> Exercise directions
Scan the records below, and wherever a line has the word "side", pull it out.

> Listed records
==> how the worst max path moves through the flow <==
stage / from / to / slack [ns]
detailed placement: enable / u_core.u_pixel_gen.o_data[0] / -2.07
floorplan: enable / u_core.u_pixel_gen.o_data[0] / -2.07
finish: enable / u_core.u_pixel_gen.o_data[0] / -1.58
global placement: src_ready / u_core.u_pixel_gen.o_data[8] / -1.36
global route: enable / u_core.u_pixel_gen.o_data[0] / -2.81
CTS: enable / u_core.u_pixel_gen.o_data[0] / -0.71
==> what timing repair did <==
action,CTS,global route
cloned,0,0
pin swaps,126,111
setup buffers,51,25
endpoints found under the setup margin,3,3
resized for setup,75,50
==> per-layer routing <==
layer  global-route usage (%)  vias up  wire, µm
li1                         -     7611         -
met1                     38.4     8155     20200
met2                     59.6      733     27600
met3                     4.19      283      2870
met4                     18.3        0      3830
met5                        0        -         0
`src/rtl/sparse_block_compressor_pkg.sv`:
```
// Shared sparse bitmask format: widths, compressor FSM states and the beat
// payload exchanged with the sparse buffer and the operand matcher.
package sparse_fmt_pkg;

  localparam int unsigned DATA_W = 8;
  localparam int unsigned LANES  = 8;
  localparam int unsigned IDX_W  = 3;

  typedef enum logic [1:0] {
    ST_IDLE   = 2'd0,
    ST_HEADER = 2'd1,
    ST_DATA   = 2'd2
  } state_e;

  typedef struct packed {
    logic              header;
    logic              last;
    logic [LANES-1:0]  bitmask;
    logic [IDX_W-1:0]  index;
    logic [DATA_W-1:0] data;
  } beat_t;

endpackage

```
`src/rtl/sparse_block_compressor_if.sv`:
```
// Dense block input handshake and sparse beat output handshake of the compressor.
interface sparse_block_compressor_if;
  import sparse_fmt_pkg::*;

  logic                    ivalid;
  logic                    iready;
  logic [LANES*DATA_W-1:0] idata;
  logic                    ovalid;
  logic                    oready;
  logic                    oheader;
  logic [LANES-1:0]        obitmask;
  logic [DATA_W-1:0]       odata;
  logic [IDX_W-1:0]        oindex;
  logic                    olast;

  // Compressor side.
  modport slave (
    input  ivalid, idata, oready,
    output iready, ovalid, oheader, obitmask, odata, oindex, olast
  );

  // Producer / consumer side.
  modport master (
    output ivalid, idata, oready,
    input  iready, ovalid, oheader, obitmask, odata, oindex, olast
  );

endinterface

```
`src/rtl/sparse_block_compressor_lowest_set_index.sv`:
```
// Combinational priority encoder: index of the lowest set bit of a lane mask.
module lowest_set_index #(
  parameter int unsigned LANES = 8,
  parameter int unsigned IDX_W = 3
) (
  input  logic [LANES-1:0] i_mask,
  output logic [IDX_W-1:0] o_index_c,
  output logic             o_found_c
);

  // Scan downward so the lowest set bit is written last and wins.
  always_comb begin
    o_index_c = '0;
    o_found_c = 1'b0;
    for (int i = LANES - 1; i >= 0; i--) begin
      if (i_mask[i]) begin
        o_index_c = IDX_W'(i);
        o_found_c = 1'b1;
      end
    end
  end

endmodule

```
`src/rtl/sparse_block_compressor.sv`:
```
// Dense-to-sparse encoder: one header beat with the nonzero bitmask, then one
// beat per nonzero lane in ascending lane order.
module sparse_block_compressor
  import sparse_fmt_pkg::*;
(
  input  logic                       clock,
  input  logic                       reset,
  sparse_block_compressor_if.slave   io_bus
);

  state_e                  r_state;
  logic                    r_ovalid;
  beat_t                   r_beat;
  logic [LANES-1:0]        r_rem;
  logic [LANES*DATA_W-1:0] r_hold;

  state_e                  w_state_nxt;
  logic                    w_ovalid_nxt;
  beat_t                   w_beat_nxt;
  logic [LANES-1:0]        w_rem_nxt;
  logic [LANES*DATA_W-1:0] w_hold_nxt;

  logic                    w_fire;
  logic                    w_done;
  logic                    w_iready;
  logic                    w_accept;
  logic [LANES-1:0]        w_in_mask;
  logic [DATA_W-1:0]       w_lanes [LANES];
  logic [IDX_W-1:0]        w_idx;
  logic                    w_found;
  logic [LANES-1:0]        w_rem_after;

  // r_rem holds lanes not yet presented; the current data beat's lane is already cleared.
  lowest_set_index #(
    .LANES (LANES),
    .IDX_W (IDX_W)
  ) u_lsi (
    .i_mask    (r_rem),
    .o_index_c (w_idx),
    .o_found_c (w_found)
  );

  always_comb begin
    for (int k = 0; k < LANES; k++) begin
      w_in_mask[k] = |io_bus.idata[k*DATA_W +: DATA_W];
      w_lanes[k]   = r_hold[k*DATA_W +: DATA_W];
    end
  end

  assign w_rem_after = r_rem & ~(LANES'(1) << w_idx);
  assign w_fire      = r_ovalid & io_bus.oready;
  assign w_done      = w_fire & r_beat.last;
  assign w_iready    = ~reset & ((r_state == ST_IDLE) | w_done);
  assign w_accept    = w_iready & io_bus.ivalid;

  // Next-state and next-beat logic.
  always_comb begin
    w_state_nxt  = r_state;
    w_ovalid_nxt = r_ovalid;
    w_beat_nxt   = r_beat;
    w_rem_nxt    = r_rem;
    w_hold_nxt   = r_hold;

    case (r_state)
      ST_IDLE: begin
        w_ovalid_nxt = 1'b0;
      end
      ST_HEADER, ST_DATA: begin
        if (w_fire && !r_beat.last && w_found) begin
          w_state_nxt        = ST_DATA;
          w_beat_nxt.header  = 1'b0;
          w_beat_nxt.last    = (w_rem_after == '0);
          w_beat_nxt.index   = w_idx;
          w_beat_nxt.data    = w_lanes[w_idx];
          w_rem_nxt          = w_rem_after;
        end
      end
      default: begin
        w_state_nxt = ST_IDLE;
      end
    endcase

    if (w_done) begin
      w_state_nxt  = ST_IDLE;
      w_ovalid_nxt = 1'b0;
      w_beat_nxt   = '0;
      w_rem_nxt    = '0;
    end

    // A done beat and a new block may share a cycle, so load overrides the clear.
    if (w_accept) begin
      w_state_nxt        = ST_HEADER;
      w_ovalid_nxt       = 1'b1;
      w_hold_nxt         = io_bus.idata;
      w_rem_nxt          = w_in_mask;
      w_beat_nxt.header  = 1'b1;
      w_beat_nxt.last    = (w_in_mask == '0);
      w_beat_nxt.bitmask = w_in_mask;
      w_beat_nxt.index   = '0;
      w_beat_nxt.data    = '0;
    end
  end

  always_ff @(posedge clock) begin
    if (reset) begin
      r_state  <= ST_IDLE;
      r_ovalid <= 1'b0;
      r_beat   <= '0;
      r_rem    <= '0;
      r_hold   <= '0;
    end else begin
      r_state  <= w_state_nxt;
      r_ovalid <= w_ovalid_nxt;
      r_beat   <= w_beat_nxt;
      r_rem    <= w_rem_nxt;
      r_hold   <= w_hold_nxt;
    end
  end

  assign io_bus.iready   = w_iready;
  assign io_bus.ovalid   = r_ovalid;
  assign io_bus.oheader  = r_beat.header;
  assign io_bus.olast    = r_beat.last;
  assign io_bus.obitmask = r_beat.bitmask;
  assign io_bus.oindex   = r_beat.index;
  assign io_bus.odata    = r_beat.data;

endmodule

```
`src/flat_wrapper.sv`:
```
// flat-port wrapper written by rule: the top's interface ports become plain ports
module sparse_block_compressor_flat import sparse_fmt_pkg::*;
  (clock, reset, io_bus_ivalid, io_bus_idata, io_bus_oready, io_bus_iready, io_bus_ovalid, io_bus_oheader, io_bus_obitmask, io_bus_odata, io_bus_oindex, io_bus_olast);
  sparse_block_compressor_if io_bus_i ();
  input  logic clock;
  input  logic reset;
  input wire logic [$bits(io_bus_i.ivalid)-1:0] io_bus_ivalid;
  input wire logic [$bits(io_bus_i.idata)-1:0] io_bus_idata;
  input wire logic [$bits(io_bus_i.oready)-1:0] io_bus_oready;
  output wire logic [$bits(io_bus_i.iready)-1:0] io_bus_iready;
  output wire logic [$bits(io_bus_i.ovalid)-1:0] io_bus_ovalid;
  output wire logic [$bits(io_bus_i.oheader)-1:0] io_bus_oheader;
  output wire logic [$bits(io_bus_i.obitmask)-1:0] io_bus_obitmask;
  output wire logic [$bits(io_bus_i.odata)-1:0] io_bus_odata;
  output wire logic [$bits(io_bus_i.oindex)-1:0] io_bus_oindex;
  output wire logic [$bits(io_bus_i.olast)-1:0] io_bus_olast;
  assign io_bus_i.ivalid = io_bus_ivalid;
  assign io_bus_i.idata = io_bus_idata;
  assign io_bus_i.oready = io_bus_oready;
  assign io_bus_iready = io_bus_i.iready;
  assign io_bus_ovalid = io_bus_i.ovalid;
  assign io_bus_oheader = io_bus_i.oheader;
  assign io_bus_obitmask = io_bus_i.obitmask;
  assign io_bus_odata = io_bus_i.odata;
  assign io_bus_oindex = io_bus_i.oindex;
  assign io_bus_olast = io_bus_i.olast;
  sparse_block_compressor u_core (.clock(clock), .reset(reset), .io_bus(io_bus_i));
endmodule
```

> Answer
  // Compressor side.
  // Producer / consumer side.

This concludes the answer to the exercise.